Everyone talks about it, fantasizes about it, reads about it, watches movies and television shows about it, dreams about it and wants it — LOVE. It’s the stuff that makes life worth living and dreams worth dreaming — that close, personal, intimate relationship. The kind where you can share any and every thing with that one special person and know that no matter what they are still going to want you, to need you, to love you. That they will neither pass judgment nor hold a grudge against you. Someone who trusts you and believes in you — even when you can’t seem to trust and believe in yourself.
It’s the sense of calm that overcomes you when they wrap their arms around you or kiss you gently and when you’re apart from each other and you think of them — picturing their face, their smile, their eyes, recalling their scent, the sound of their voice, the feel of their hand in yours. It’s secure and it’s safe. It’s beautiful and simple and perfect — even when it isn’t.
I never really believed in real love. Now I can’t imagine how I ever lived before. I’m not even sure that I actually did live before.
All I know is that since finally realizing and accepting that love truly does exist, there is no way I could ever live without it. No way I could ever live without her. No way I could ever go back to who I was and how I lived before her.
And I don’t ever want to.
Sure, I’ve completely turned my life upside-down and everything is currently in a huge state of potentially disastrous turmoil — but where I would otherwise give up and give in, she gives me the strength and courage to go on. Maybe turning my life “upside-down” was what I needed in order for my life to be right-side-up! Maybe the life I was living was the upside-down version and now I’m on the right path for me.

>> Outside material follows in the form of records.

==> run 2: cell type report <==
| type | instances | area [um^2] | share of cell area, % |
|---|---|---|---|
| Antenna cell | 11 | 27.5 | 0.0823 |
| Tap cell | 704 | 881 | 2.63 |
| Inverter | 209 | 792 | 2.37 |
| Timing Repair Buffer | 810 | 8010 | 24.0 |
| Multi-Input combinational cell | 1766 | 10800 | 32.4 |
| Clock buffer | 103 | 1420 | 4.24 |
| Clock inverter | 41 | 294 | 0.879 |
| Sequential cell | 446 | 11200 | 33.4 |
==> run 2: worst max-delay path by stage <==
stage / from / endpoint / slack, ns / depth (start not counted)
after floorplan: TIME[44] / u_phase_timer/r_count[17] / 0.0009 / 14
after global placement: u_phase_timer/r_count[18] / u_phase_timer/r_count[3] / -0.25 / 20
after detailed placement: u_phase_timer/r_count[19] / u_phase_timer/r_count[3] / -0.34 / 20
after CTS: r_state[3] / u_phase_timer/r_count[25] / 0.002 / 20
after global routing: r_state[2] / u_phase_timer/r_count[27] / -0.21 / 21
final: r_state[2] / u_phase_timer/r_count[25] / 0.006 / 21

One thing is definite — you aren’t going to find me back in the closet ever again. It’s much too beautiful out here — and so much less chaotic inside myself. All the tumultuous changes I’m working through externally are about 1000 times less painful than all the crazy emotions, confusion and self-hatred I carried around inside for most of my life — that alone makes it all worth whatever it takes.
I’m worth it. She‘s worth it. We are worth it.